Mahfi Eğilmez: Tunç Kanunu ve Ücretler Üzerine
Tunç Kanunu, gerçek ücretlerin uzun dönemde, işçinin yaşamını sürdürmesi için gereken asgari ücrete doğru eğilim gösterdiğini öne süren bir ekonomik görüştür. Bu görüş, 19. Yüzyılda Ferdinand Lassalle tarafından ortaya atılmıştır ve David Ricardo’nun rant yasası ile Thomas Robert Malthus’un nüfus teorilerinden etkilenmiştir.
Ücretlerin geçimlik düzeyin altına düşemeyeceğini savunan Tunç Kanunu’na karşı geliştirilen İçeridekiler Dışarıdakiler Teorisi, şirketlerin işsizleri işe almak yerine mevcut çalışanları korumayı tercih ettiğini öne sürmektedir. Bu teori özellikle kalifiye elemanlar için daha geçerli olsa da kalifiye olmayan işlerde bu durum değişebilir.
Ücret ve gerçek ücret arasındaki farkı anlamak, asgari ücretin ne olduğunu belirlemek de önemlidir.
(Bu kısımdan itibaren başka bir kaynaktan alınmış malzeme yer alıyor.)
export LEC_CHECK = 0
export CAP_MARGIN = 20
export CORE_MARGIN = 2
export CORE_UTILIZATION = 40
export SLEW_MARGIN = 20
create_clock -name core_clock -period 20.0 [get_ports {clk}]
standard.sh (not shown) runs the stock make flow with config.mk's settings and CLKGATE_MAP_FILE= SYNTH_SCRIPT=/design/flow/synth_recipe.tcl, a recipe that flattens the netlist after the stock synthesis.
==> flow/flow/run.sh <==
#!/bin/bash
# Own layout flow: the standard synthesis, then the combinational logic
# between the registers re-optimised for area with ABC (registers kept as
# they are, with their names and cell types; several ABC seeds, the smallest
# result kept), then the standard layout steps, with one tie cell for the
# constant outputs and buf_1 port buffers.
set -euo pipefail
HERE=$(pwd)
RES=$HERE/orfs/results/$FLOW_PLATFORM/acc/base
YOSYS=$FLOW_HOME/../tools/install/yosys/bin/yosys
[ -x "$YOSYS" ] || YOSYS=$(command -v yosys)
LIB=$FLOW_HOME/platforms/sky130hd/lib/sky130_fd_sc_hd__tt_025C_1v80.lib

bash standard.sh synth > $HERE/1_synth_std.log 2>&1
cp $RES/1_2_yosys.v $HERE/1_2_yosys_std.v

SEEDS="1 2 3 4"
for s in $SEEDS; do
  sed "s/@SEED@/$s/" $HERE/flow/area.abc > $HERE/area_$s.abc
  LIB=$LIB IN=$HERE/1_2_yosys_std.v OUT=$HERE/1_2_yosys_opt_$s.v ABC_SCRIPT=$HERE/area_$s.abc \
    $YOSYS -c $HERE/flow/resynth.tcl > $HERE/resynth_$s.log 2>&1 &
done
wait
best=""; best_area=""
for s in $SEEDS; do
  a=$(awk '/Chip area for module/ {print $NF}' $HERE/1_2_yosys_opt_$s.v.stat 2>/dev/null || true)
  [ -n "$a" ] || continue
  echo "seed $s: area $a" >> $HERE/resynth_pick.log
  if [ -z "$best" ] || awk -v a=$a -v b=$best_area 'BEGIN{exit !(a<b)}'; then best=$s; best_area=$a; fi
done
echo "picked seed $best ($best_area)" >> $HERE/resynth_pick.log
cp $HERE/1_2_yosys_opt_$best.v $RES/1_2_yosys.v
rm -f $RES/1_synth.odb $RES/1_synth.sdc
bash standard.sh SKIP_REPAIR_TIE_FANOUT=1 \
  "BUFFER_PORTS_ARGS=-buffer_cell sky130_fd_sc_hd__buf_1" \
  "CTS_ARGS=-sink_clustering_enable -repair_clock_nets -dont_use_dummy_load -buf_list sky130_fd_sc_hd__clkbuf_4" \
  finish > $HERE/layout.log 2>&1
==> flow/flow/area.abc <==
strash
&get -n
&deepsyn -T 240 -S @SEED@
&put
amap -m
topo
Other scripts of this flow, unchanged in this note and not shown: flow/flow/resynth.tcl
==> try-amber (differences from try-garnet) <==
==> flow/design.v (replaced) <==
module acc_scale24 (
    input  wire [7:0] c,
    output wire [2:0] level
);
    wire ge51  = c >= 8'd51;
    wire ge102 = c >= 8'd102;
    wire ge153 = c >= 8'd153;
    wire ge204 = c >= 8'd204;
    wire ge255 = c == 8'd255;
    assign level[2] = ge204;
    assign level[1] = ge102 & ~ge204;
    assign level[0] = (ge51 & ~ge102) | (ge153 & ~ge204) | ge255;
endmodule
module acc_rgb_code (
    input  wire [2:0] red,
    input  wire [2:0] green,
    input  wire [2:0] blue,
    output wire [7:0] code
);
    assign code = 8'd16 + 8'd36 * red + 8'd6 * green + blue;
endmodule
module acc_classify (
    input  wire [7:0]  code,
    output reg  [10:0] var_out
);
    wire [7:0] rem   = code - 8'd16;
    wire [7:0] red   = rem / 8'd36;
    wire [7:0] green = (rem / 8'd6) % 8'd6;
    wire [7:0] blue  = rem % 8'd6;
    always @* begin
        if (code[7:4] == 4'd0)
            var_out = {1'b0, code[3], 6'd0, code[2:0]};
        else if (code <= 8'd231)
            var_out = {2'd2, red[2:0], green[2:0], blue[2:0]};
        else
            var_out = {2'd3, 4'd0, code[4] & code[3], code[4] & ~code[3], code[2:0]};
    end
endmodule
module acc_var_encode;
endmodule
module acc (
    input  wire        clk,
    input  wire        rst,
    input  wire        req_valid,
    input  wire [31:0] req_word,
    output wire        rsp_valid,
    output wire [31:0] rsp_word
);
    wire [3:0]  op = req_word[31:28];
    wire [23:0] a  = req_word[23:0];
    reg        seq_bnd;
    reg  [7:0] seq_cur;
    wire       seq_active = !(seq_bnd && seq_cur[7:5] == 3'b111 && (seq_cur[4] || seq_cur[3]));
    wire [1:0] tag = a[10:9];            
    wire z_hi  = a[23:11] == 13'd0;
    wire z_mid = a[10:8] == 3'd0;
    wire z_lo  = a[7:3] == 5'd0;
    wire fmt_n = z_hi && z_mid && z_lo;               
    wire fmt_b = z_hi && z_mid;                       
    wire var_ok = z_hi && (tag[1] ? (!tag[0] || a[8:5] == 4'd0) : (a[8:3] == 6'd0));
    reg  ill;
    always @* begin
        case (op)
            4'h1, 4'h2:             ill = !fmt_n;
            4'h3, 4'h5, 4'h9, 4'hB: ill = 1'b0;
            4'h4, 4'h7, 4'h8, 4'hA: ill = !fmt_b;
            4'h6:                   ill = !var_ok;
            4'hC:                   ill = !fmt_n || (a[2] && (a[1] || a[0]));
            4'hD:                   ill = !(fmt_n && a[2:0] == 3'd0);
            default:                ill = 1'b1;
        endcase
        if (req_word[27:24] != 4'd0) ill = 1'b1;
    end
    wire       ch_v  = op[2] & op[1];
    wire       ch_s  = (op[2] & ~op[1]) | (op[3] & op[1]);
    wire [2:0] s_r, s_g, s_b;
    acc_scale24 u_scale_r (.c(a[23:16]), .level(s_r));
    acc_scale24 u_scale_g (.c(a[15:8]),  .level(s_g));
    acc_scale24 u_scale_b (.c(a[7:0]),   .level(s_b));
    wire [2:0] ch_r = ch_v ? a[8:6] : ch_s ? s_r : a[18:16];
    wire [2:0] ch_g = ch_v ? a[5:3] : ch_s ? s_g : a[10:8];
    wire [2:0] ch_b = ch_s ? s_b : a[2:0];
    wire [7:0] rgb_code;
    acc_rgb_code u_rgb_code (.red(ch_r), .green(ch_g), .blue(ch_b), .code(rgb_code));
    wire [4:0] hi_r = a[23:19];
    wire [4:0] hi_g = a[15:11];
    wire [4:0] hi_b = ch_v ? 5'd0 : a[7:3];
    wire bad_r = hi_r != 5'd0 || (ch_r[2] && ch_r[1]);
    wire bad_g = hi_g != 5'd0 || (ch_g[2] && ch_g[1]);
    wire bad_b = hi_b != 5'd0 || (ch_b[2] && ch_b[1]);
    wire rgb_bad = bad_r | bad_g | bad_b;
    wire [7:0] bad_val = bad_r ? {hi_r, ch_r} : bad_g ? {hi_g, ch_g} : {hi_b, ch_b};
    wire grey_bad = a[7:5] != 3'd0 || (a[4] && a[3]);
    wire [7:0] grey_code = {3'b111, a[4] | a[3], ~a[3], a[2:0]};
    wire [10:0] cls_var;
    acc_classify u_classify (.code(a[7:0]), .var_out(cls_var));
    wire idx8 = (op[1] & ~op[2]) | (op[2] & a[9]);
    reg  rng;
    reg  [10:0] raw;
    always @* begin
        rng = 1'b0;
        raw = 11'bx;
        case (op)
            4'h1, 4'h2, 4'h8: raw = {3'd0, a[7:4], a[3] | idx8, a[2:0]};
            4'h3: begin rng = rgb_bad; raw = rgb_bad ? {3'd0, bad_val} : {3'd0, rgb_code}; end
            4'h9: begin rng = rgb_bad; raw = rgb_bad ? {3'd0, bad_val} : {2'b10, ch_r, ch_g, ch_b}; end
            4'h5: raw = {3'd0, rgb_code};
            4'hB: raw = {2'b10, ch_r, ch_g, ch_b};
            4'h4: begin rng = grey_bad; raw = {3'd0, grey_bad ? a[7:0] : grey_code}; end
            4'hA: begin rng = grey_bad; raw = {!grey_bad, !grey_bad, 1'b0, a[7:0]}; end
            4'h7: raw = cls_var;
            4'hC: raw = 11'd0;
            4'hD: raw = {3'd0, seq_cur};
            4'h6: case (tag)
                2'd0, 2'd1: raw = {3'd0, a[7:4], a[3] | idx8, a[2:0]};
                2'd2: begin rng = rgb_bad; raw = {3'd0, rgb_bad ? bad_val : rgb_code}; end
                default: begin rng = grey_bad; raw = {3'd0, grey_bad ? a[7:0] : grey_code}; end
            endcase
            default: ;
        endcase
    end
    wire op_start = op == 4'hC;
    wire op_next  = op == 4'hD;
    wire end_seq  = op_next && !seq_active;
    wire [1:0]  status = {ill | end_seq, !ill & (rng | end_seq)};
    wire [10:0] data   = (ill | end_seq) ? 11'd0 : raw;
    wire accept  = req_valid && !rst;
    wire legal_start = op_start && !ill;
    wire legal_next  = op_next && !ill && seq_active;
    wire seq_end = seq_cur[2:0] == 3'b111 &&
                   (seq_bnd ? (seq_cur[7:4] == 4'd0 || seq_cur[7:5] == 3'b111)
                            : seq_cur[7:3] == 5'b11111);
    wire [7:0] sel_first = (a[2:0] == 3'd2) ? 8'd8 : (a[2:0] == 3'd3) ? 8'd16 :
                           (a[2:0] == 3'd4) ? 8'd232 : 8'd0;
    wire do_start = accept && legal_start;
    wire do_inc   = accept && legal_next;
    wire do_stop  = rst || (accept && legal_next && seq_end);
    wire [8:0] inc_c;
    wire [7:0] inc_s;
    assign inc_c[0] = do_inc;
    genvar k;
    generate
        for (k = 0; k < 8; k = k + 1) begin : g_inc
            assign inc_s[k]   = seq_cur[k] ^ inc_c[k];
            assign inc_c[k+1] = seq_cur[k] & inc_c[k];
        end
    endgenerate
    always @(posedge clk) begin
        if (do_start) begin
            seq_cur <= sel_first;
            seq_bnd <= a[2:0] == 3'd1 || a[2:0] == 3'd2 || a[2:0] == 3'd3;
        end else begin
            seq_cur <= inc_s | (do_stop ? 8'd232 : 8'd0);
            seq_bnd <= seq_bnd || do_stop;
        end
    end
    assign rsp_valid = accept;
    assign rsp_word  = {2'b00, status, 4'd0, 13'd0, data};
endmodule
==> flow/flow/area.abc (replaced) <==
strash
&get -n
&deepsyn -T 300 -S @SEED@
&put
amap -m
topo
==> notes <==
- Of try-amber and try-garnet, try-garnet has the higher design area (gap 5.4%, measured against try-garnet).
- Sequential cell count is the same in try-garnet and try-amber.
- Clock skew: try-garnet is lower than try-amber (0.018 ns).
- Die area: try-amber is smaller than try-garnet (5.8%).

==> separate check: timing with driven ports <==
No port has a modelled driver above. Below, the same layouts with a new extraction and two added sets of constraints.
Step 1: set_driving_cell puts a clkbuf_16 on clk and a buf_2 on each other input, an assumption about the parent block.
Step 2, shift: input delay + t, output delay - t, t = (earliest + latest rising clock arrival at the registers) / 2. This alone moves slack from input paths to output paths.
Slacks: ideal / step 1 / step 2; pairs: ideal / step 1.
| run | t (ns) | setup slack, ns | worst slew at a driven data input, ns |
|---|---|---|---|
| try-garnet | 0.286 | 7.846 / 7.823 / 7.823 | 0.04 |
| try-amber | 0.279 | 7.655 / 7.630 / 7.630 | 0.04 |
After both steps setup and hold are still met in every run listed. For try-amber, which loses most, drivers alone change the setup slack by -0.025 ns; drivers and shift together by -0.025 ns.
This is an optimization exercise on Yosys and OpenROAD, whose aim is small area, a short achievable clock period and few clock cycles per item, not a production implementation. In this exercise RTL edits were held to simulation tests only and were not proved equivalent to the original.

==> flow/design.v (outline; a module is shown in full before it is edited, if it fits) <==
// module wrs_fmd: 5094 lines
module wrs_fmd (
    input  wire               clk,
    input  wire               rst,         
    input  wire               cfg_valid,
    input  wire        [15:0] cfg_gain,    
    input  wire               in_valid,
    output wire               in_ready,
    input  wire signed [15:0] in_i,
    input  wire signed [15:0] in_q,
    output wire               out_valid,
    input  wire               out_ready,
    output wire signed [15:0] out_y        
);
  // ...
==> flow/flow/run.sh <==
#!/bin/bash
# The standard layout (standard synthesis unchanged), with setup repair
# aiming further below the clock period.  make's output goes to
# standard.log; each ORFS step keeps its own log under orfs/logs/.
bash standard.sh SETUP_SLACK_MARGIN=7.0 finish > standard.log 2>&1
==> flow/standard.sh <==
#!/bin/bash
# synth_recipe.tcl (not shown) runs the flow's synth.tcl, then flattens the netlist and writes it again
# the make line also repeats each setting of config.mk as NAME=value (left out here)
make -C /OpenROAD-flow-scripts/flow DESIGN_CONFIG=/design/flow/config.mk WORK_HOME=/design/flow/orfs CLKGATE_MAP_FILE= SYNTH_SCRIPT=/design/flow/synth_recipe.tcl "${@:-finish}"
==> flow/config.mk <==
export PLATFORM = sky130hd
export DESIGN_NAME = wrs_fmd
export DESIGN_NICKNAME = wrs_fmd
export VERILOG_FILES = /design/flow/design.v
export SDC_FILE = /design/flow/constraint.sdc
export NUM_CORES = 4
export LEC_CHECK = 0
export CAP_MARGIN = 20
export CORE_MARGIN = 2
export CORE_UTILIZATION = 40
export PLACE_DENSITY = 0.6
export SLEW_MARGIN = 20
==> flow/constraint.sdc <==
create_clock -name core_clock -period 11.0 [get_ports {clk}]
set_input_delay 2.2000 -clock core_clock [delete_from_list [all_inputs] [get_ports {clk}]]
set_output_delay 2.2000 -clock core_clock [all_outputs]
set_load 0.01 [all_outputs]
==> results.sh, run 1 <==
export IMPL_wirelength_mm=320
export IMPL_place_gp_congestion=0.880
export IMPL_rows=198
export IMPL_post_route_min_period_ns=4.52
export IMPL_cts_buffer_depth=4
export IMPL_die_area_mm2=0.296
export IMPL_highest_signal_layer="met5"
export IMPL_maxCapViolCount=0
export IMPL_final_setup_tns_ns=0
export IMPL_crit_start="bi_one[3]"
export IMPL_drt_iter0_markers=5845
export IMPL_r2r_start="bi_one[3]"
export IMPL_dp_hpwl_mm=215
export IMPL_route_detailed_drc=0
export IMPL_cts_root_buffer="clkbuf_16"
export IMPL_num_nonclk_inverters=1695
export IMPL_cp_buffers_inverters=6
export IMPL_vias=78500
export IMPL_synth_commonest_cells="1,689 x inv_1, 1,392 x xnor2_1, 1,338 x edfxtp_1"
export IMPL_antenna_found_initial=3
export IMPL_endpoint_kind="register"
export IMPL_status="timing/DRC/antenna clean"
export IMPL_arrival_ns=5.11
export IMPL_path_cells="buf_6 -> clkbuf_16 -> a22oi_1 -> xnor2_1 -> fa_1 -> inv_1 -> fa_2 -> inv_2 -> fa_2 -> inv_2 -> fa_2 -> fa_2 -> inv_2 -> fa_2"
export IMPL_regToRegSetupSlack_ns=6.48
export IMPL_post_cts_resized=685
export IMPL_fin_crit_sh_pct=41.1
export IMPL_hold_depth=0
export IMPL_final_clk_cell_share_pct=4.21
export IMPL_nClkBuffers=214
export IMPL_synth_top_cell_area_share_pct=34.4
export IMPL_buffer_area_share_pct=5.29
export IMPL_portBuffers=70
export IMPL_yosysTopAreaCell="edfxtp_1"
export IMPL_finalClockSkew_ns=0.0771
Testbench counts, summed over its fixed seeds: cycles 4,264, items 4,096.
==> run 2, diff against run 1 <==
==> flow/flow/run.sh (replaced) <==
#!/bin/bash
# The standard layout (standard synthesis unchanged), with setup repair
# aiming further below the clock period.  make's output goes to
# standard.log; each ORFS step keeps its own log under orfs/logs/.
bash standard.sh SETUP_SLACK_MARGIN=6.5 finish > standard.log 2>&1
--- a/flow/config.mk
+++ b/flow/config.mk
@@ -6,4 +6,5 @@
 export NUM_CORES = 4
 export LEC_CHECK = 0
+export ABC_AREA = 1
 export CAP_MARGIN = 20
 export CORE_MARGIN = 2
==> run 2 against run 1 <==
Compared with the run above:
- sequential share of layout area is 0.94 points higher
- sequential cell count stayed put
- critical endpoint is now ib_q1[24]
==> results.sh, run 2 <==
export IMPL_fmax_ghz=0.218
export IMPL_endpoint_kind="register"
export IMPL_slew_viol_final=0
export IMPL_nets=13600
export IMPL_dp_cells=15300
export IMPL_ys_seq_area_share_pct=35.6
export IMPL_grt_ovfl_total=0
export IMPL_htree_num_levels=4
export IMPL_drt_iter0_markers=6600
export IMPL_fp_dieW_um=546
export IMPL_grt_max_degree=174
export IMPL_drtAntennaViolNets=0
export IMPL_fillCellCount=27800
export IMPL_final_setup_tns_ns=0
export IMPL_tightestPinTransition_ns=1.18
export IMPL_layout_commonest_cell="inv_1"
export IMPL_place_gp_congestion=0.911
export IMPL_route_detailed_drc=0
export IMPL_hold_ws_ns=0.391
export IMPL_portBuffers=70
export IMPL_synthDistinctLibCells=61
export IMPL_wl_per_cell_um=20.6
export IMPL_rows=199
export IMPL_clk_pin_slew_ns=0.06
export IMPL_setup_viol=0
export IMPL_first_pass_iters=6
export IMPL_antenna_found_initial=12
export IMPL_post_route_min_period_ns=4.59
export IMPL_crit_path_start_kind="register"
export IMPL_fin_crit_sh_pct=41.7
export IMPL_track_usage_pct=21.0
export IMPL_ios=71
export IMPL_yosysTopAreaCell="edfxtp_1"
export IMPL_finalClockSkew_ns=0.0959
export IMPL_crit_fanout=5
export IMPL_synthTopCellsByArea="edfxtp_1 34%, fa_1 16%, ha_1 11%"
export IMPL_synth_area_mm2=0.118
export IMPL_synthCells=11600
export IMPL_clk_latency_ns=0.87
export IMPL_synthesis_nets=13500
export IMPL_rsz0062_at_grt="yes"
export IMPL_drive_gt1_share_pct=7.12
export IMPL_die_area_mm2=0.299
export IMPL_grt_pass1_wl_mm=485
export IMPL_synth_commonest_cells="2,276 x inv_1, 1,338 x edfxtp_1, 1,231 x xor2_1"
export IMPL_yosysMostFrequentCell="inv_1"
export IMPL_wirelength_mm=323
export IMPL_avgSynthCellArea_um2=10.2
export IMPL_status="timing/DRC/antenna clean"
export IMPL_vias=81300
export IMPL_grt_pass1_vias=81100
export IMPL_arrival_ns=5.11
export IMPL_crit_type="reg -> reg"
export IMPL_cts_sink_count=1424
export IMPL_ys_ff_latch=1424
export IMPL_regToRegSetupSlack_ns=6.41
export IMPL_syn_to_final_growth_pct=12.0
export IMPL_vias_per_cell=5.18
export IMPL_synth_warnings=1
export IMPL_hold_viol=0
export IMPL_cts_tree="done"
export IMPL_ys_async_sr_fraction_pct=0
export IMPL_dp_hpwl_mm=229
export IMPL_synth_top_cell_area_share_pct=34.1
export IMPL_synth_edf_count=1338
export IMPL_cts_root_buffer="clkbuf_16"
export IMPL_core_mm2=0.293
export IMPL_finalNonFillerCells=15700
export IMPL_cts_hold_buffers=0
export IMPL_cts_buffer_depth=4
export IMPL_hold_class="reg -> reg"
export IMPL_top_regs="pa_q18 (36), pb_q18 (36)"
export IMPL_cts_buffers=175
export IMPL_synth_flop_cell="edfxtp_1"
export IMPL_die_y_um=546
export IMPL_initial_core_util_pct=40.1
export IMPL_worstPathRequired_ns=11.52
export IMPL_maxCapViolCount=0
export IMPL_slew_headroom_pct=21.3
export IMPL_layout_common_cells="2,198 x inv_1, 1,338 x edfxtp_1, 1,214 x xor2_1"
## run 2: cell types whose count changed in the layout (fill, tap and decap cells not counted), moves of 139 or more
cell / change
xnor2_1: -709
buf_4: -165
inv_1: +628
nand3_1: +149
nand2_1: +767
o21ai_0: +139
xor2_1: +729
a22oi_1: -519
o22ai_1: +590
## run 2: worst paths after layout
kind | cells after the start | startpoint | to
worst max-delay path | 9 | bq_one[3] | ib_q1[24]
worst min-delay path | 0 | d6_q9 | d6_q10
worst max register to register | 9 | bq_one[3] | ib_q1[24]
worst min register to register | 0 | d6_q9 | d6_q10
## run 2: logic make-up after synthesis
| logic type | synth area share, % |
|---|---|
| multiplexers | 0.149 |
| AO/OA/AOI/OAI | 8.90 |
| flip-flops | 35.6 |
| adder cells (fa/ha/maj) | 26.2 |
| AND/OR/NAND/NOR | 6.49 |
| XOR/XNOR | 13.8 |
| buffers and inverters | 8.85 |
## run 2: per-layer routing
| metal | track usage (%) | vias to the layer above | wire length [um] |
|---|---|---|---|
| li1 | - | 37900 | - |
| met1 | 27.2 | 39300 | 132000 |
| met2 | 34.5 | 3099 | 149000 |
| met3 | 3.88 | 957 | 25200 |
| met4 | 8.38 | 8 | 16300 |
| met5 | 0 | - | 181 |
## run 2: repair_timing
item,4_1_cts,5_1_grt
pin swaps,18,80
endpoints found under the hold margin,0,0
gates cloned,22,17
buffers inserted,59,53
resized for setup,264,187
setup endpoints to repair,72,57
## run 2: final cells by class
cell class / count / area, um2 / share of cell area (%)
clock inverters: 102 / 1010 / 0.765
multi-input cells: 7376 / 65900 / 50.0
diodes: 7 / 17.5 / 0.0133
well taps: 3919 / 4900 / 3.72
flip-flops and latches: 1424 / 41900 / 31.8
clock buffers: 204 / 4580 / 3.48
repair inverters: 3 / 21.3 / 0.0161
repair buffers: 352 / 4370 / 3.32
inverters: 2329 / 9020 / 6.84
## run 2: worst max-delay path: stages, from the launching register on
cell      delay [ns]
edfxtp_1        0.62
o21ai_0         0.86
xor2_1          0.21
fa_1            0.54
fa_1            0.54
inv_1           0.06
fa_1            0.40
fa_1            0.52
inv_1           0.06
fa_1            0.45
## run 2: per-stage QoR
stage | setup WS, ns | utilization (%) | instance area [um2]
6_report | 6.41 | 44.9 | 132000
5_1_grt | 6.39 | 44.9 | 132000
4_1_cts | 6.48 | 44.4 | 130000
3_5_place_dp | 5.47 | 41.8 | 123000
3_3_place_gp | 5.51 | 41.8 | 123000
2_1_floorplan | 6.29 | - | 118000
==> run 3, diff against run 2 <==
--- a/flow/config.mk
+++ b/flow/config.mk
@@ -6,5 +6,4 @@
 export NUM_CORES = 4
 export LEC_CHECK = 0
-export ABC_AREA = 1
 export CAP_MARGIN = 20
 export CORE_MARGIN = 2
==> run 3 against run 2 <==
Compared with the run above:
- routed wire length shrank 5.2%
- clock-buffer cell count grew 10
- worst setup slack gained 0.011 ns
- fmax grew 0.25%
- critical endpoint is now ib_q1[18]
- largest cell class unchanged
- highest routed layer unchanged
Günümüzde, geçimlik ücret düzeyi yalnızca temel ihtiyaçları değil, eğitim, kültür, eğlence gibi giderleri de içerecek şekilde genişlemiştir.
Türkiye’de asgari ücretin yaşam maliyeti ile karşılaştırıldığında nasıl bir yere denk geldiğini görmek önemlidir. Günlük geçim düzeyiyle kıyaslanabilen net asgari ücret, bir ailenin açlık sınırını karşılamaktan uzak kaldığı görülmektedir.
Ücretle çalışanlar arasında asgari ücret alanların sayısının yaklaşık 7 milyon olduğu tahmin edilmektedir. Bu durum, Türkiye’de işçi ücretlerinin Tunç Kanunu’nun ötesine geçtiğini ve şirketlerin maliyetleri düşürmek için farklı stratejiler geliştirdiğini göstermektedir.